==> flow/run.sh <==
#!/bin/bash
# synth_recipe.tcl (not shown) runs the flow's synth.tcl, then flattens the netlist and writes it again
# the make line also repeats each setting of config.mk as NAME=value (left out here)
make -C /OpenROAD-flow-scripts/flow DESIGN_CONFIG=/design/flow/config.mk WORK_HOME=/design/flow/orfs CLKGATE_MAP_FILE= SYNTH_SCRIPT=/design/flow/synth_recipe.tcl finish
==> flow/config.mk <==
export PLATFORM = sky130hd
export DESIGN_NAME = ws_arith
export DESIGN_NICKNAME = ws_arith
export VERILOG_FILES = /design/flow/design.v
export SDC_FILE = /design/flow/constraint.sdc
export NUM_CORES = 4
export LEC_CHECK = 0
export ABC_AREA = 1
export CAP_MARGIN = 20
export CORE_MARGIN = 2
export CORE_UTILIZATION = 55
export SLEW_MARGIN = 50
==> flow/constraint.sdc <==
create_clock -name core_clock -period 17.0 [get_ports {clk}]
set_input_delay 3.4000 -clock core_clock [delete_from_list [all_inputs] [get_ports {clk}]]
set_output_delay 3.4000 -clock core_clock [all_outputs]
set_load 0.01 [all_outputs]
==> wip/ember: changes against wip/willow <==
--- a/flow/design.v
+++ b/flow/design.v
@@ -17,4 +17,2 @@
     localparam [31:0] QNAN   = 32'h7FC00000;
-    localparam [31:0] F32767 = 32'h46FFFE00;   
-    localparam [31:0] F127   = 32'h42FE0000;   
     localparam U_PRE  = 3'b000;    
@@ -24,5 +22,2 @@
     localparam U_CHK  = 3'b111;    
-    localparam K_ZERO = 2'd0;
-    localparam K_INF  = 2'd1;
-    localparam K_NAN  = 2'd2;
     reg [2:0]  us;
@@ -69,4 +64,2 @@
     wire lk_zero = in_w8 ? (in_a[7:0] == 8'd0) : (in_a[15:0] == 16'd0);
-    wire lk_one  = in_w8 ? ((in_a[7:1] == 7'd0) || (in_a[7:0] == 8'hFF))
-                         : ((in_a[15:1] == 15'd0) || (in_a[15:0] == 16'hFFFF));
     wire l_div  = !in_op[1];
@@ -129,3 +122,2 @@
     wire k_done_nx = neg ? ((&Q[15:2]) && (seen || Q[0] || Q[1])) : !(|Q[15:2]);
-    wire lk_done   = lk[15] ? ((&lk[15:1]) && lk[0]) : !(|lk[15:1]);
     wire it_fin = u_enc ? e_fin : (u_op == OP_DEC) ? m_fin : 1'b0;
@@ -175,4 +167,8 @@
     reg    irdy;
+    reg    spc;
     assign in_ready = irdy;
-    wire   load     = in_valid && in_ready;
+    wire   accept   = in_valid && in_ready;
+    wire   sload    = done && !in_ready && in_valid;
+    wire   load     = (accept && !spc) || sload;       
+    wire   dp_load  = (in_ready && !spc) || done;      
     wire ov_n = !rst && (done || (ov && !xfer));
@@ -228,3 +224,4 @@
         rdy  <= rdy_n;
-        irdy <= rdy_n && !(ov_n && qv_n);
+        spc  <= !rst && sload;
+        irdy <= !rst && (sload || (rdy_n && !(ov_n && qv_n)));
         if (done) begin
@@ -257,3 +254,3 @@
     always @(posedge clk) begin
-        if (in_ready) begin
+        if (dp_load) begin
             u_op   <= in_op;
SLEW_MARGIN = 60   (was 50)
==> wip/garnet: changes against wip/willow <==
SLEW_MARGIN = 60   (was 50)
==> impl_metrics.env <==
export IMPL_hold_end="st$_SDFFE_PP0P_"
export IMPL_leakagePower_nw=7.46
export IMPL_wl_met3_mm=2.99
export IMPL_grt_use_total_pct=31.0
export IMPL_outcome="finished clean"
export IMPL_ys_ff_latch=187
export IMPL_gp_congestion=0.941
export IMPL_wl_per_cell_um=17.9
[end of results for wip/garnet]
From an optimization exercise on the open Yosys and OpenROAD flow, aimed at small area, a short achievable clock period and few clock cycles per item; shortcuts taken in it are not production practice.
In this exercise RTL edits were held to simulation tests only and were not proved equivalent to the original.
Power is estimated from default activity; no workload was simulated.

### config.mk
export PLATFORM = sky130hd
export DESIGN_NAME = bp91_codec
export DESIGN_NICKNAME = bp91_codec
export VERILOG_FILES = /design/flow/design.v
export SDC_FILE = /design/flow/constraint.sdc
export NUM_CORES = 4
export LEC_CHECK = 0
export CAP_MARGIN = 20
export CORE_MARGIN = 2
export CORE_UTILIZATION = 25
export PLACE_DENSITY = 0.45
export SLEW_MARGIN = 20
### constraint.sdc
create_clock -name core_clock -period 12.0 [get_ports {clk}]
set_input_delay 2.4000 -clock core_clock [delete_from_list [all_inputs] [get_ports {clk}]]
set_output_delay 2.4000 -clock core_clock [all_outputs]
set_load 0.01 [all_outputs]
Background: an optimization exercise with open tools, aiming at small area. Do not read the settings as production practice. In this exercise RTL edits were held to simulation tests only and were not proved equivalent to the original. Power and IR drop assume default switching activity.

==> 07-20 <==
Design filter_core, start of the top module:
module filter_core #(
    parameter NMAX = 32
) (
    input  wire        clk,
    input  wire        rst_n,
    input  wire        cmd_valid,
    output wire        cmd_ready,
    input  wire [23:0] cmd_data,
    output wire        rsp_valid,
    input  wire        rsp_ready,
    output wire [31:0] rsp_data,
    output wire        fault_o
);
    localparam [1:0] M_CONFIG = 2'd0, M_RUN = 2'd1, M_FAULT = 2'd2;
    localparam [7:0] OP_RESET = 8'h01, OP_RDREG = 8'h02, OP_RDW  = 8'h03,
                     OP_RDK   = 8'h04, OP_WSET  = 8'h05, OP_SETN = 8'h10,
                     OP_SETLIM= 8'h11, OP_SETDTH= 8'h12, OP_WPUSH= 8'h13,
                     OP_KPUSH = 8'h14, OP_INIT  = 8'h15, OP_LIM  = 8'h21,
                     OP_MED   = 8'h22, OP_AVG   = 8'h23, OP_SAVG = 8'h24,
                     OP_MAVG  = 8'h25, OP_SMAVG = 8'h26, OP_CSAVG= 8'h27,
                     OP_WSAVG = 8'h28, OP_DITH  = 8'h29;
    localparam [3:0] E_NONE  = 4'h0, E_ILL   = 4'h1, E_MODE  = 4'h2,
                     E_LOCKED= 4'h3, E_IDX   = 4'h4, E_CAP   = 4'h5,
                     E_NLEN  = 4'h6, E_WFILL = 4'h7, E_KLEN  = 4'h8,
                     E_KSUM  = 4'h9, E_DTH   = 4'hA, E_NTRIM = 4'hB,
                     E_NOWGT = 4'hC;
    localparam [5:0] S_RST  = 6'd0,  S_IDLE = 6'd1,  S_DEC  = 6'd2,  S_RESP = 6'd3,
                     S_RDW  = 6'd4,  S_RDK  = 6'd5,  S_WW   = 6'd6,  S_KW   = 6'd7,
                     S_KS0  = 6'd8,  S_KS1  = 6'd9,  S_KCHK = 6'd10, S_L1   = 6'd11,
                     S_L2   = 6'd12, S_CSR  = 6'd13, S_CPY  = 6'd14, S_SLW  = 6'd15,
                     S_SUM0 = 6'd16, S_SUM1 = 6'd17, S_MAX0 = 6'd18, S_MAX1 = 6'd19,
                     S_V0   = 6'd20, S_V1   = 6'd21, S_V2   = 6'd22, S_V3   = 6'd23,
                     S_V4   = 6'd24, S_V5   = 6'd25, S_V6   = 6'd26, S_V7   = 6'd27,
                     S_V8   = 6'd28, S_Q0   = 6'd29, S_Q1   = 6'd30, S_Q2   = 6'd31,
                     S_WS0  = 6'd32, S_WA   = 6'd33, S_WB   = 6'd34, S_WC   = 6'd35,
                     S_D0   = 6'd36, S_D1   = 6'd37, S_D1B  = 6'd38, S_D2   = 6'd39,
  ...
make LEC_CHECK=0 CAP_MARGIN=20 CORE_MARGIN=2 CORE_UTILIZATION=40 SLEW_MARGIN=20 finish   # period 12.0 ns
run.sh (not shown) runs the stock make flow with config.mk's settings and CLKGATE_MAP_FILE= SYNTH_SCRIPT=/design/flow/synth_recipe.tcl, a recipe that flattens the netlist after the stock synthesis.
==> inputs of 01-26, as changes to 07-20 <==
--- a/flow/config.mk
+++ b/flow/config.mk
@@ -9,3 +9,4 @@
 export CORE_MARGIN = 2
 export CORE_UTILIZATION = 40
+export CTS_BUF_LIST = sky130_fd_sc_hd__clkbuf_4
 export SLEW_MARGIN = 20
==> qor summary <==
item	01-26	07-20
Met3 routing resource usage after global routing	7.94%	6.34%
Proportion of layout cells with a drive suffix above 1	14.4%	9.54%
Via count	25,993	25,324
Final-layout worst hold slack	0.273 ns	0.302 ns
Proportion of cell area occupied by multi-input gates	38.4%	38.4%
Global routing met1 resource utilization	42.3%	42.6%
Run status	finished clean	finished clean
Design area	0.0337 mm²	0.0337 mm²
Clock Power Share	35.6%	37.5%
Peak supply drop	0.143 mV	0.169 mV
Utilization of the core after routing	46.1%	46.2%
WL per Instance	28.2 µm	29.3 µm
First drt pass iteration count	8	10
Clock transition at the register clock pins on the worst setup and hold paths after CTS	0.08 ns	0.07 ns
Detailed-route wire length	120 mm	119 mm
First-pass GRT wire length	173 mm	171 mm
Portion of total power attributed to sequential cells	45.1%	43.8%
Level count of the clock H-tree	4	3
Met1 wire length	50.0 mm	49.7 mm
Clock Network Area Fraction	7.22%	7.35%
Pint	4.03 mW	4.26 mW
CTS Buf Count	184	76
Switching power of the nets	2.00 mW	1.94 mW

* * *

==> v26 <==
Another version of the RTL of filter_core (not shown whole).
==> flow/design.v (excerpt) <==
module filter_core #(
    parameter NMAX = 32
) (
    input  wire        clk,
    input  wire        rst_n,
    input  wire        cmd_valid,
    output wire        cmd_ready,
    input  wire [23:0] cmd_data,
    output wire        rsp_valid,
    input  wire        rsp_ready,
    output wire [31:0] rsp_data,
    output wire        fault_o
);
export LEC_CHECK = 0
export CAP_MARGIN = 20
export CORE_MARGIN = 2
export CORE_UTILIZATION = 40
export CTS_BUF_LIST = sky130_fd_sc_hd__clkbuf_8
export CTS_CLUSTER_DIAMETER = 55
export CTS_CLUSTER_SIZE = 18
export GPL_TIMING_DRIVEN = 0
export PLACE_DENSITY = 0.8
export SLEW_MARGIN = 0
create_clock -name core_clock -period 12.0 [get_ports {clk}]
standard.sh (not shown) runs the stock make flow with config.mk's settings and CLKGATE_MAP_FILE= SYNTH_SCRIPT=/design/flow/synth_recipe.tcl, a recipe that flattens the netlist after the stock synthesis.
==> flow/flow/run.sh <==
#!/bin/bash
# Own layout flow: the standard layout (standard.sh), except that the
# synthesis maps the combinational logic with an area-oriented ABC script
# (flow/abc_area_map.script) instead of ORFS's delay-oriented one. The
# synthesis is otherwise ORFS's, run through the standard flow's synth_recipe.tcl, so the
# registers and their names are those of the standard synthesis. The port
# buffers that the standard flow inserts are plain buf_1 cells, and clock tree
# synthesis adds no dummy loads.
set -euo pipefail
W=$(pwd)
S=$FLOW_HOME/scripts
mkdir -p "$W/mysynth"
sed -e "s#\$::env(SCRIPTS_DIR)/abc_speed.script#$W/flow/abc_area_map.script#" \
    -e "s#\$::env(SCRIPTS_DIR)/abc_area.script#$W/flow/abc_area_map.script#" \
    "$S/synth_preamble.tcl" > "$W/mysynth/synth_preamble.tcl"
sed -e "s#\$::env(SCRIPTS_DIR)/synth_preamble.tcl#$W/mysynth/synth_preamble.tcl#" \
    "$S/synth.tcl" > "$W/mysynth/synth.tcl"
sed -e "s#\$::env(SCRIPTS_DIR)/synth.tcl#$W/mysynth/synth.tcl#" \
    "$W/synth_recipe.tcl" > "$W/mysynth/synth_recipe.tcl"
sed -E "s#SYNTH_SCRIPT=[^ ]+#SYNTH_SCRIPT=$W/mysynth/synth_recipe.tcl 'BUFFER_PORTS_ARGS=-buffer_cell sky130_fd_sc_hd__buf_1' 'CTS_ARGS=-sink_clustering_enable -repair_clock_nets -sink_clustering_size 18 -sink_clustering_max_diameter 55 -buf_list sky130_fd_sc_hd__clkbuf_8 -sink_clustering_buffer sky130_fd_sc_hd__clkbuf_8 -root_buf sky130_fd_sc_hd__clkbuf_4 -tree_buf sky130_fd_sc_hd__clkbuf_4 -dont_use_dummy_load'#" \
    "$W/standard.sh" > "$W/mysynth/standard.sh"
grep -q "abc_area_map.script" "$W/mysynth/synth_preamble.tcl"
grep -q "mysynth/synth_preamble.tcl" "$W/mysynth/synth.tcl"
grep -q "mysynth/synth.tcl" "$W/mysynth/synth_recipe.tcl"
grep -q "mysynth/synth_recipe.tcl 'BUFFER_PORTS_ARGS.*dont_use_dummy_load'" "$W/mysynth/standard.sh"
bash "$W/mysynth/standard.sh" > "$W/flow_make.log" 2>&1
==> flow/flow/abc_area_map.script <==
&get -n
&st
&syn2
&dch -f
&nf -R 1000 -p -C 32 -F 8 -A 4
&st
&syn2
&dch -f
&nf -R 1000 -p -C 32 -F 8 -A 4
&st
&syn2
&dch -f
&nf -R 1000 -p -C 32 -F 8 -A 4
&st
&syn2
&dch -f
&nf -R 1000 -p -C 32 -F 8 -A 4
&put
topo
==> v5: changes against v26 <==
==> flow/flow/run.sh (replaced) <==
#!/bin/bash
# Own layout flow: the standard layout (standard.sh), except that the
# synthesis maps the combinational logic with an area-oriented ABC script
# (flow/abc_area_map.script) instead of ORFS's delay-oriented one. The
# synthesis is otherwise ORFS's, run through the standard flow's synth_recipe.tcl, so the
# registers and their names are those of the standard synthesis. The port
# buffers that the standard flow inserts are plain buf_1 cells.
set -euo pipefail
W=$(pwd)
S=$FLOW_HOME/scripts
mkdir -p "$W/mysynth"
sed -e "s#\$::env(SCRIPTS_DIR)/abc_speed.script#$W/flow/abc_area_map.script#" \
    -e "s#\$::env(SCRIPTS_DIR)/abc_area.script#$W/flow/abc_area_map.script#" \
    "$S/synth_preamble.tcl" > "$W/mysynth/synth_preamble.tcl"
sed -e "s#\$::env(SCRIPTS_DIR)/synth_preamble.tcl#$W/mysynth/synth_preamble.tcl#" \
    "$S/synth.tcl" > "$W/mysynth/synth.tcl"
sed -e "s#\$::env(SCRIPTS_DIR)/synth.tcl#$W/mysynth/synth.tcl#" \
    "$W/synth_recipe.tcl" > "$W/mysynth/synth_recipe.tcl"
sed -E "s#SYNTH_SCRIPT=[^ ]+#SYNTH_SCRIPT=$W/mysynth/synth_recipe.tcl 'BUFFER_PORTS_ARGS=-buffer_cell sky130_fd_sc_hd__buf_1'#" \
    "$W/standard.sh" > "$W/mysynth/standard.sh"
grep -q "abc_area_map.script" "$W/mysynth/synth_preamble.tcl"
grep -q "mysynth/synth_preamble.tcl" "$W/mysynth/synth.tcl"
grep -q "mysynth/synth.tcl" "$W/mysynth/synth_recipe.tcl"
grep -q "mysynth/synth_recipe.tcl 'BUFFER_PORTS_ARGS" "$W/mysynth/standard.sh"
bash "$W/mysynth/standard.sh" > "$W/flow_make.log" 2>&1
==> flow/flow/abc_area_map.script (replaced) <==
&get -n
&st
&syn2
&dch -f
&nf -R 1000 -p
&st
&syn2
&dch -f
&nf -R 1000 -p
&put
topo
CAP_MARGIN = 0   (was 20)
CTS_CLUSTER_DIAMETER = 60   (was 55)
CTS_CLUSTER_SIZE = 16   (was 18)
PLACE_DENSITY = unset   (was 0.8)
==> v37: changes against v26 <==
--- a/flow/flow/run.sh
+++ b/flow/flow/run.sh
@@ -18,5 +18,5 @@
 sed -e "s#\$::env(SCRIPTS_DIR)/synth.tcl#$W/mysynth/synth.tcl#" \
     "$W/synth_recipe.tcl" > "$W/mysynth/synth_recipe.tcl"
-sed -E "s#SYNTH_SCRIPT=[^ ]+#SYNTH_SCRIPT=$W/mysynth/synth_recipe.tcl 'BUFFER_PORTS_ARGS=-buffer_cell sky130_fd_sc_hd__buf_1' 'CTS_ARGS=-sink_clustering_enable -repair_clock_nets -sink_clustering_size 18 -sink_clustering_max_diameter 55 -buf_list sky130_fd_sc_hd__clkbuf_8 -sink_clustering_buffer sky130_fd_sc_hd__clkbuf_8 -root_buf sky130_fd_sc_hd__clkbuf_4 -tree_buf sky130_fd_sc_hd__clkbuf_4 -dont_use_dummy_load'#" \
+sed -E "s#SYNTH_SCRIPT=[^ ]+#SYNTH_SCRIPT=$W/mysynth/synth_recipe.tcl 'BUFFER_PORTS_ARGS=-buffer_cell sky130_fd_sc_hd__buf_1' 'CTS_ARGS=-sink_clustering_enable -repair_clock_nets -sink_clustering_size 16 -sink_clustering_max_diameter 60 -buf_list sky130_fd_sc_hd__clkbuf_8 -dont_use_dummy_load'#" \
     "$W/standard.sh" > "$W/mysynth/standard.sh"
 grep -q "abc_area_map.script" "$W/mysynth/synth_preamble.tcl"
CORE_UTILIZATION = 50   (was 40)
CTS_CLUSTER_DIAMETER = 60   (was 55)
CTS_CLUSTER_SIZE = 16   (was 18)
PLACE_DENSITY = unset   (was 0.8)
SLEW_MARGIN = 20   (was 0)
==> v34: changes against v26 <==
==> flow/flow/run.sh (replaced) <==
#!/bin/bash
# Own layout flow: the standard layout (standard.sh), except that the
# synthesis maps the combinational logic with an area-oriented ABC script
# (flow/abc_area_map.script) instead of ORFS's delay-oriented one. The
# synthesis is otherwise ORFS's, run through the standard flow's synth_recipe.tcl, so the
# registers and their names are those of the standard synthesis.
set -euo pipefail
W=$(pwd)
S=$FLOW_HOME/scripts
mkdir -p "$W/mysynth"
sed -e "s#\$::env(SCRIPTS_DIR)/abc_speed.script#$W/flow/abc_area_map.script#" \
    -e "s#\$::env(SCRIPTS_DIR)/abc_area.script#$W/flow/abc_area_map.script#" \
    "$S/synth_preamble.tcl" > "$W/mysynth/synth_preamble.tcl"
sed -e "s#\$::env(SCRIPTS_DIR)/synth_preamble.tcl#$W/mysynth/synth_preamble.tcl#" \
    "$S/synth.tcl" > "$W/mysynth/synth.tcl"
sed -e "s#\$::env(SCRIPTS_DIR)/synth.tcl#$W/mysynth/synth.tcl#" \
    "$W/synth_recipe.tcl" > "$W/mysynth/synth_recipe.tcl"
sed -E "s#SYNTH_SCRIPT=[^ ]+#SYNTH_SCRIPT=$W/mysynth/synth_recipe.tcl#" \
    "$W/standard.sh" > "$W/mysynth/standard.sh"
grep -q "abc_area_map.script" "$W/mysynth/synth_preamble.tcl"
grep -q "mysynth/synth_preamble.tcl" "$W/mysynth/synth.tcl"
grep -q "mysynth/synth.tcl" "$W/mysynth/synth_recipe.tcl"
grep -q "mysynth/synth_recipe.tcl" "$W/mysynth/standard.sh"
bash "$W/mysynth/standard.sh" > "$W/flow_make.log" 2>&1
==> flow/flow/abc_area_map.script (replaced) <==
&get -n
&st
&syn2
&dch -f
&nf -R 1000 -p
&st
&syn2
&dch -f
&nf -R 1000 -p
&put
topo
CTS_BUF_LIST = sky130_fd_sc_hd__clkbuf_16   (was sky130_fd_sc_hd__clkbuf_8)
CTS_CLUSTER_DIAMETER = 80   (was 55)
CTS_CLUSTER_SIZE = 30   (was 18)
GPL_TIMING_DRIVEN = unset   (was 0)
PLACE_DENSITY = unset   (was 0.8)
SLEW_MARGIN = 20   (was 0)
==> comparison <==
v5 produced a layout that fails on capacitance limit. v37 finished with timing, DRC and antenna clean. v26 finished with timing, DRC and antenna clean. v34 passed the timing, design-rule and antenna checks.
Sequential cell count is the same in v26 and v34.
The highest core utilization belongs to v37, the lowest to v26.
Against v5, the cell area of v26 is smaller by about 2.1%.
Against v34, the clock power of v37 is lower by 21%.
Count of clock-buffer cells in the layout: v26 is lower than v37 (6).
Against v5, the via count of v26 is lower by 0.74%.
Global-route usage, highest first: v37, v34, v5, v26.
In sequential power, v5 and v37 hardly differ.
Against v26, the hold slack of v34 is higher by 0.032 ns.

[afterwards: timing with drivers on the ports]
The flow's constraints put no driver on any port. The routed layouts listed below were extracted and timed again, unchanged, in two steps. Step 1 (the two cells are an assumption about what drives the block):
set clk [get_ports {clk}]
set_driving_cell -lib_cell sky130_fd_sc_hd__clkbuf_16 $clk
set_driving_cell -lib_cell sky130_fd_sc_hd__buf_2 [delete_from_list [all_inputs] $clk]
Step 2 times the ports against the registers' clock, not the clock port: input delays grow and output delays shrink by t, the midpoint of the rising clock arrivals with the driver on. a / b / c = ideal ports / drivers / drivers and shift; a / b = the first two.
run	t (ns)	setup slack, ns	pins driven straight from the clock port
07-20	0.691	3.401 / 3.401 / 3.401	1
01-26	1.079	3.408 / 3.381 / 3.408	1
v26	0.847	1.077 / 1.077 / 1.077	1
v5	0.792	1.646 / 1.646 / 1.646	1
v37	0.716	0.951 / 0.951 / 0.951	1
v34	0.650	2.440 / 2.440 / 2.440	1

================================

Search the listing above for the lines with "export CORE_UTILIZATION = 55" and "wire lk_zero = in_w8", then output those lines and all lines between them exactly.

export CORE_UTILIZATION = 55
export SLEW_MARGIN = 50
==> flow/constraint.sdc <==
create_clock -name core_clock -period 17.0 [get_ports {clk}]
set_input_delay 3.4000 -clock core_clock [delete_from_list [all_inputs] [get_ports {clk}]]
set_output_delay 3.4000 -clock core_clock [all_outputs]
set_load 0.01 [all_outputs]
==> wip/ember: changes against wip/willow <==
--- a/flow/design.v
+++ b/flow/design.v
@@ -17,4 +17,2 @@
     localparam [31:0] QNAN   = 32'h7FC00000;
-    localparam [31:0] F32767 = 32'h46FFFE00;   
-    localparam [31:0] F127   = 32'h42FE0000;   
     localparam U_PRE  = 3'b000;    
@@ -24,5 +22,2 @@
     localparam U_CHK  = 3'b111;    
-    localparam K_ZERO = 2'd0;
-    localparam K_INF  = 2'd1;
-    localparam K_NAN  = 2'd2;
     reg [2:0]  us;
@@ -69,4 +64,2 @@
     wire lk_zero = in_w8 ? (in_a[7:0] == 8'd0) : (in_a[15:0] == 16'd0);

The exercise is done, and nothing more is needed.